*** Block opens ***

==> config.mk <==
export PLATFORM = sky130hd
export DESIGN_NAME = prv32_ex_mem_stage
export DESIGN_NICKNAME = d
export VERILOG_FILES = /design/src/rtl/prv32_ex_mem_stage.sv
export SDC_FILE = /design/constraint.sdc
export NUM_CORES = 1
export LEC_CHECK = 0
export ABC_AREA = 1
export BUFFER_PORTS_ARGS = -buffer_cell sky130_fd_sc_hd__buf_2
export CAP_MARGIN = 15
export CORE_ASPECT_RATIO = 0.7
export CORE_UTILIZATION = 53
export DETAILED_ROUTE_END_ITERATION = 7
export PLACE_DENSITY = 0.84
export SETUP_SLACK_MARGIN = 0.05
export SYNTH_ARGS = -nofsm -noshare
export SYNTH_HDL_FRONTEND = slang
export SYNTH_SLANG_ARGS = --single-unit
==> constraint.sdc <==
create_clock -name clk -period 3.1 [get_ports clk]
set_input_delay 0.155 -clock clk [delete_from_list [all_inputs] [get_ports clk]]
set_output_delay 0.155 -clock clk [all_outputs]
set_load 0.005 [all_outputs]
==> src/rtl/prv32_ex_mem_stage.sv <==
// EX/MEM pipeline register for the prv32 core: resolves branches, drives a one-cycle
// redirect, squashes the single wrong-path instruction behind it, and keeps branch statistics.
module prv32_ex_mem_stage #(
  parameter int CNT_W = 32
) (
  input  logic             clk,
  input  logic             rst,
  input  logic             in_valid,
  input  logic             stall,
  input  logic             flush,
  input  logic [31:0]      alu_r,
  input  logic             cf,
  input  logic             zf,
  input  logic             vf,
  input  logic             sf,
  input  logic [31:0]      target,
  input  logic [31:0]      pc_plus4,
  input  logic [31:0]      rs2_data,
  input  logic [4:0]       rd,
  input  logic             is_branch,
  input  logic             is_jump,
  input  logic [2:0]       funct3,
  input  logic             reg_write,
  input  logic             mem_read,
  input  logic             mem_write,
  input  logic             mem_to_reg,
  output logic             out_valid,
  output logic [31:0]      out_alu_r,
  output logic [31:0]      out_rs2_data,
  output logic [31:0]      out_pc_plus4,
  output logic [4:0]       out_rd,
  output logic             out_reg_write,
  output logic             out_mem_read,
  output logic             out_mem_write,
  output logic             out_mem_to_reg,
  output logic             redirect,
  output logic [31:0]      redirect_pc,
  output logic             taken,
  output logic [CNT_W-1:0] br_count,
  output logic [CNT_W-1:0] taken_count
);

  logic             cond;
  logic             live;
  logic             take;

  logic             valid_q,      valid_d;
  logic [31:0]      alu_r_q,      alu_r_d;
  logic [31:0]      rs2_data_q,   rs2_data_d;
  logic [31:0]      pc_plus4_q,   pc_plus4_d;
  logic [4:0]       rd_q,         rd_d;
  logic             reg_write_q,  reg_write_d;
  logic             mem_read_q,   mem_read_d;
  logic             mem_write_q,  mem_write_d;
  logic             mem_to_reg_q, mem_to_reg_d;
  logic             redirect_q,   redirect_d;
  logic [31:0]      redirect_pc_q, redirect_pc_d;
  logic             taken_q,      taken_d;
  logic             squash_q,     squash_d;
  logic [CNT_W-1:0] br_count_q,   br_count_d;
  logic [CNT_W-1:0] taken_cnt_q,  taken_cnt_d;

  // Branch condition from the a-b flags: cf=1 means no borrow, i.e. a >= b unsigned.
  always_comb begin
    cond = 1'b0;
    case (funct3)
      3'b000:  cond = zf;
      3'b001:  cond = ~zf;
      3'b100:  cond = sf ^ vf;
      3'b101:  cond = ~(sf ^ vf);
      3'b110:  cond = ~cf;
      3'b111:  cond = cf;
      default: cond = 1'b0;
    endcase
  end

  assign live = in_valid & ~squash_q;
  assign take = live & (is_jump | (is_branch & cond));

  // Flush beats stall beats a normal load; reset is handled in the register block.
  always_comb begin
    valid_d       = valid_q;
    alu_r_d       = alu_r_q;
    rs2_data_d    = rs2_data_q;
    pc_plus4_d    = pc_plus4_q;
    rd_d          = rd_q;
    reg_write_d   = reg_write_q;
    mem_read_d    = mem_read_q;
    mem_write_d   = mem_write_q;
    mem_to_reg_d  = mem_to_reg_q;
    redirect_d    = redirect_q;
    redirect_pc_d = redirect_pc_q;
    taken_d       = taken_q;
    squash_d      = squash_q;
    br_count_d    = br_count_q;
    taken_cnt_d   = taken_cnt_q;
    if (flush) begin
      valid_d      = 1'b0;
      reg_write_d  = 1'b0;
      mem_read_d   = 1'b0;
      mem_write_d  = 1'b0;
      mem_to_reg_d = 1'b0;
      redirect_d   = 1'b0;
      taken_d      = 1'b0;
      squash_d     = 1'b0;
    end else if (stall) begin
      redirect_d = 1'b0;
    end else begin
      valid_d      = live;
      alu_r_d      = alu_r;
      rs2_data_d   = rs2_data;
      pc_plus4_d   = pc_plus4;
      rd_d         = rd;
      reg_write_d  = reg_write & live;
      mem_read_d   = mem_read & live;
      mem_write_d  = mem_write & live;
      mem_to_reg_d = mem_to_reg & live;
      redirect_d   = take;
      taken_d      = take;
      squash_d     = take;
      if (take) redirect_pc_d = target;
      if (live & is_branch) br_count_d = br_count_q + CNT_W'(1);
      if (live & is_branch & cond) taken_cnt_d = taken_cnt_q + CNT_W'(1);
    end
  end

  always_ff @(posedge clk) begin
    if (rst) begin
      valid_q       <= 1'b0;
      alu_r_q       <= '0;
      rs2_data_q    <= '0;
      pc_plus4_q    <= '0;
      rd_q          <= '0;
      reg_write_q   <= 1'b0;
      mem_read_q    <= 1'b0;
      mem_write_q   <= 1'b0;
      mem_to_reg_q  <= 1'b0;
      redirect_q    <= 1'b0;
      redirect_pc_q <= '0;
      taken_q       <= 1'b0;
      squash_q      <= 1'b0;
      br_count_q    <= '0;
      taken_cnt_q   <= '0;
    end else begin
      valid_q       <= valid_d;
      alu_r_q       <= alu_r_d;
      rs2_data_q    <= rs2_data_d;
      pc_plus4_q    <= pc_plus4_d;
      rd_q          <= rd_d;
      reg_write_q   <= reg_write_d;
      mem_read_q    <= mem_read_d;
      mem_write_q   <= mem_write_d;
      mem_to_reg_q  <= mem_to_reg_d;
      redirect_q    <= redirect_d;
      redirect_pc_q <= redirect_pc_d;
      taken_q       <= taken_d;
      squash_q      <= squash_d;
      br_count_q    <= br_count_d;
      taken_cnt_q   <= taken_cnt_d;
    end
  end

  assign out_valid      = valid_q;
  assign out_alu_r      = alu_r_q;
  assign out_rs2_data   = rs2_data_q;
  assign out_pc_plus4   = pc_plus4_q;
  assign out_rd         = rd_q;
  assign out_reg_write  = reg_write_q;
  assign out_mem_read   = mem_read_q;
  assign out_mem_write  = mem_write_q;
  assign out_mem_to_reg = mem_to_reg_q;
  assign redirect       = redirect_q;
  assign redirect_pc    = redirect_pc_q;
  assign taken          = taken_q;
  assign br_count       = br_count_q;
  assign taken_count    = taken_cnt_q;

endmodule

==> results.py <==
metrics = {
    "placement": {
        "dpl_worst_slack_ps": 669.8,
        "portBuffers": 354,
        "place.gp.congestion": 0.9600,
        "place_hpwl_mm": 19.80,
    },
    "yosys": {
        "synthAdderAreaFrac": 0.002788,
        "syn-cell-area_um2": 8976,
        "yosysTopAreaCell": "dfxtp_1",
        "synthMuxAreaShare": 0,
        "syn-instance-count": 1365,
        "synth_top_family_by_area": "simple AND/OR/NAND/NOR gates",
        "avgSynthCellArea_um2": 6.576,
        "ys_warn_count": 0,
        "synth_top_area_share": 0.4550,
        "synth_seq_cells": 204,
        "yosysUniqueCellTypes": 30,
        "synth_compound_area_frac": 0.09869,
        "synthSimpleGateAreaFrac": 0.3553,
        "synth_xor_area_frac": 0.01659,
        "seq_area_frac_synth": 0.4550,
        "synth_area_leaders": "dfxtp_1 45%, nor2_1 16%, nand2_1 15%",
        "synth_fp_nets": 1518,
    },
    "detailed_routing": {
        "avgViaCountPerCell": 5.405,
        "routed_wl_mm": 34.60,
        "dr.first_iter.drc_count": 1343,
        "dr.pass1.iters": 6,
        "wl_per_cell_um": 16.69,
        "drc": 0,
        "postRouteAntennaNets": 0,
        "routed-via-count": 11200,
    },
    "worst_setup_path": {
        "crit_required_ps": 3490,
        "timing.rr.start": "squash_q",
        "cp-startpoint": "stall",
        "crit_path_end": "redirect_pc[28]",
        "r2r_end": "taken_count[7]",
        "worstRegToRegCells": 10,
        "startpoint_type": "input port",
        "crit_type": "input port to register",
        "path_max_fanout": 102,
        "ff2ff_setup_slack_ps": 730,
        "crit_arrival_ps": 2960,
        "end_kind": "register",
    },
    "clocking": {
        "ctsHoldBuffers": 142,
        "cts_tree": "built",
        "cts_root_buf": "clkbuf_16",
        "cts_buffer_depth": 3,
        "cts-htree-levels": 1,
        "numCtsBuffers": 20,
        "post_cts_resized": 0,
        "clock-sinks": 204,
        "post_cts_buffers": 0,
        "clk_latency_ps": 500,
        "cts.reportedPaths.clkPinSlew_ps": 70,
    },
    "cells_and_area": {
        "multi_input_area_um2": 4252,
        "nNetsFinal": 1984,
        "final_layout_size_suffix_gt1_frac": 0.2180,
        "seqCellArea_um2": 4084,
        "area_growth_pct": 43.91,
        "fillerInstances": 1088,
    },
    "sta": {
        "post-route-period-util": 0.8278,
        "worstMarginPinSlew_ps": 1136,
        "fin_setup_tns_ps": 0,
        "period_needed_ps": 2566,
        "rsz0062_at_grt": "false",
        "finalHoldViolations": 0,
        "setup_viol": 0,
        "final.setup.worst_slack_ps": 533.9,
        "slew_viol_final": 0,
        "skew_ps": 10.69,
        "fmax_mhz": 389.7,
        "relSlewSlack": 0.2424,
    },
    "pwr": {
        "ir_drop_uv": 428.3,
        "leakagePower_nw": 6.159,
        "power_density_nw_per_um2": 468.4,
    },
    "die": {
        "coreArea_um2": 16440,
        "io_pins": 355,
        "initial_core_util": 0.5458,
        "die_w_um": 157.5,
        "die_y_um": 110.9,
        "die_area_um2": 17470,
        "fp-row-count": 39,
    },
    "run_status": {
        "outcome": "complete, no violations",
    },
    "grt": {
        "antenna_found_initial": 4,
        "grt_usage": 0.3901,
        "grt_overflow": 0,
        "grt_pass1_wl_mm": 53.39,
        "grt_start_max_net_pins": 103,
        "grt_pass1_vias": 10520,
    },
    "min_path": {
        "min-delay-path-class": "input port to register",
    },
    "flow_run": {
        "drv_cap": 0,
    },
}
## area by class of cell
class | count | share of cell area
well taps | 225 | 0.02179
clock inverters | 7 | 0.007749
repair buffers | 503 | 0.2532
inverters | 95 | 0.02780
multi-input cells | 1007 | 0.3291
diodes | 4 | 0.0007749
flip-flops and latches | 204 | 0.3162
clock buffers | 28 | 0.04339
## placed cells by master (no fill, tap or decap), types with 2 or more instances in the layout
| cell type | count |
|---|---|
| nand2_2 | 2 |
| clkinv_2 | 5 |
| a21oi_1 | 56 |
| nand3b_1 | 2 |
| xor2_1 | 11 |
| inv_1 | 92 |
| nand3_1 | 44 |
| nor2_8 | 2 |
| o21bai_1 | 2 |
| bufinv_16 | 2 |
| dfxtp_1 | 204 |
| ha_1 | 2 |
| clkbuf_16 | 20 |
| o21ai_0 | 115 |
| nand4_1 | 5 |
| dlygate4sd3_1 | 142 |
| buf_4 | 5 |
| nor2_1 | 393 |
| xnor2_1 | 6 |
| buf_12 | 2 |
| diode_2 | 4 |
| nor3_1 | 2 |
| nand2_1 | 357 |
| clkbuf_1 | 5 |
| clkbuf_8 | 3 |
| buf_2 | 354 |
## cell usage after synthesis (all sizes together)
library cell,number
nand3b,2
clkbuf,38
o31ai,1
nor3,2
nand3,44
nor2,397
o21ai,115
buf,21
a21oi,56
o21a,1
nand2,360
xor2,11
inv,94
and3,1
o21bai,2
dfxtp,204
clkinv,1
xnor2,6
or2,1
nor4,1
nand4,5
ha,2
## per-stage QoR
step / power [W] / instances / util / instance area (um2) / hold WS [ps]
6_report: 0.006050 / 2073 / 0.7855 / 12920 / 63.92
3_5_place_dp: 0.003357 / 1892 / 0.6583 / 10830 / 381.8
5_1_grt: 0.006218 / 2073 / 0.7855 / 12920 / 84.95
3_3_place_gp: 0.003342 / 1892 / 0.6583 / 10830 / 374.4
4_1_cts: 0.005960 / 2069 / 0.7849 / 12910 / 48.66
2_1_floorplan: 0.003088 / 1365 / - / 8976 / 289.9
## critical path, cell delays in order
cell	delay, ps
dlygate4sd3_1	540
buf_2	190
nor2_4	150
buf_4	680
nand3_1	220
nand2_2	520
buf_12	260
nand2_1	80
nand2_1	80
nor2_1	50
## worst min path at each step
| stage | startpoint | depth (start not counted) | endpoint |
|---|---|---|---|
| finish | flush | 3 | out_valid |
| global route | flush | 3 | out_valid |
| CTS | flush | 3 | out_valid |
| detailed placement | alu_r[0] | 3 | out_alu_r[0] |
| global placement | pc_plus4[10] | 3 | out_pc_plus4[10] |
| floorplan | alu_r[0] | 2 | out_alu_r[0] |
## metal layers
metal,vias up,wire length (um),global-route usage
met4,0,2666,0.2796
met5,-,0,0
met3,215,3848,0.09695
met2,809,15340,0.6038
met1,5023,12750,0.4710
li1,5157,-,-
## report_power, final
part           total (W)  switching, W  internal (W)
sequential       0.00280     0.0000663       0.00273
clock            0.00254       0.00110       0.00144
combinational   0.000714      0.000375      0.000339
total            0.00605       0.00154       0.00451
## kinds of logic after synthesis
family	after synthesis
xor gates and xnor gates	17
DFF	204
and+or+nand+nor	813
AOI/OAI and AO/OA	175
buffers and inverters	154
adders and majority gates	2
Note: power is estimated with default switching activity, not from simulation.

*** Block closes ***

**Exercise aim:** From the very first line of the data through the line with "export BUFFER_PORTS_ARGS = -buffer_cell" in it, please reproduce each line exactly and output nothing more.

**Response:**
==> config.mk <==
export PLATFORM = sky130hd
export DESIGN_NAME = prv32_ex_mem_stage
export DESIGN_NICKNAME = d
export VERILOG_FILES = /design/src/rtl/prv32_ex_mem_stage.sv
export SDC_FILE = /design/constraint.sdc
export NUM_CORES = 1
export LEC_CHECK = 0
export ABC_AREA = 1
export BUFFER_PORTS_ARGS = -buffer_cell sky130_fd_sc_hd__buf_2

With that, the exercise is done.